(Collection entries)
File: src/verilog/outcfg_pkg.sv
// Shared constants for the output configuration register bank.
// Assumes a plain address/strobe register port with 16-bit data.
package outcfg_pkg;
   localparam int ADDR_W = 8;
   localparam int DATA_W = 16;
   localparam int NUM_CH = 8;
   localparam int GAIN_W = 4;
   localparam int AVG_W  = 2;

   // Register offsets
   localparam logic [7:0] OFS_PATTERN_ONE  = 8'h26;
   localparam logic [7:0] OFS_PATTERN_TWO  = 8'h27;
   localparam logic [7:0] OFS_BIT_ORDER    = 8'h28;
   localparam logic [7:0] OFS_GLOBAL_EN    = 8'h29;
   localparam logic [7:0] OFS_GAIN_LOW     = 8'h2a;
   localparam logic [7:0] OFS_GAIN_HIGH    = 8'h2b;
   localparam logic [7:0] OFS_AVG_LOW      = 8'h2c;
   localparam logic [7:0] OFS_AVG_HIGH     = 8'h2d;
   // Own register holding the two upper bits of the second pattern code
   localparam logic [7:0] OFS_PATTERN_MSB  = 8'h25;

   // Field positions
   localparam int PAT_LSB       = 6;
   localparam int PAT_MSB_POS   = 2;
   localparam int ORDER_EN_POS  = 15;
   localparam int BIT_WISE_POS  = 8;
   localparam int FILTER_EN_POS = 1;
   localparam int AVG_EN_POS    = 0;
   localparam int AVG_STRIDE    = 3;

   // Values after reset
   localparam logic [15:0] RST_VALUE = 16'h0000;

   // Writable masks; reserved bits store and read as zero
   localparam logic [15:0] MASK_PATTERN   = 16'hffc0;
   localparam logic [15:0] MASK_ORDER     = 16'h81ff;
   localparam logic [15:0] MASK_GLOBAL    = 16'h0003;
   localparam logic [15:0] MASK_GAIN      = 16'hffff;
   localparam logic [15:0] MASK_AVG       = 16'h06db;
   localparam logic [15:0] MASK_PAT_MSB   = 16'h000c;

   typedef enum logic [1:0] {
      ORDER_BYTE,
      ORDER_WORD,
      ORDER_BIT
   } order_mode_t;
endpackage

## Work task
Transcribe all of the records above without altering anything.

## Exercise response
File: src/verilog/outcfg_pkg.sv
// Shared constants for the output configuration register bank.
// Assumes a plain address/strobe register port with 16-bit data.
package outcfg_pkg;
   localparam int ADDR_W = 8;
   localparam int DATA_W = 16;
   localparam int NUM_CH = 8;
   localparam int GAIN_W = 4;
   localparam int AVG_W  = 2;

   // Register offsets
   localparam logic [7:0] OFS_PATTERN_ONE  = 8'h26;
   localparam logic [7:0] OFS_PATTERN_TWO  = 8'h27;
   localparam logic [7:0] OFS_BIT_ORDER    = 8'h28;
   localparam logic [7:0] OFS_GLOBAL_EN    = 8'h29;
   localparam logic [7:0] OFS_GAIN_LOW     = 8'h2a;
   localparam logic [7:0] OFS_GAIN_HIGH    = 8'h2b;
   localparam logic [7:0] OFS_AVG_LOW      = 8'h2c;
   localparam logic [7:0] OFS_AVG_HIGH     = 8'h2d;
   // Own register holding the two upper bits of the second pattern code
   localparam logic [7:0] OFS_PATTERN_MSB  = 8'h25;

   // Field positions
   localparam int PAT_LSB       = 6;
   localparam int PAT_MSB_POS   = 2;
   localparam int ORDER_EN_POS  = 15;
   localparam int BIT_WISE_POS  = 8;
   localparam int FILTER_EN_POS = 1;
   localparam int AVG_EN_POS    = 0;
   localparam int AVG_STRIDE    = 3;

   // Values after reset
   localparam logic [15:0] RST_VALUE = 16'h0000;

   // Writable masks; reserved bits store and read as zero
   localparam logic [15:0] MASK_PATTERN   = 16'hffc0;
   localparam logic [15:0] MASK_ORDER     = 16'h81ff;
   localparam logic [15:0] MASK_GLOBAL    = 16'h0003;
   localparam logic [15:0] MASK_GAIN      = 16'hffff;
   localparam logic [15:0] MASK_AVG       = 16'h06db;
   localparam logic [15:0] MASK_PAT_MSB   = 16'h000c;

   typedef enum logic [1:0] {
      ORDER_BYTE,
      ORDER_WORD,
      ORDER_BIT
   } order_mode_t;
endpackage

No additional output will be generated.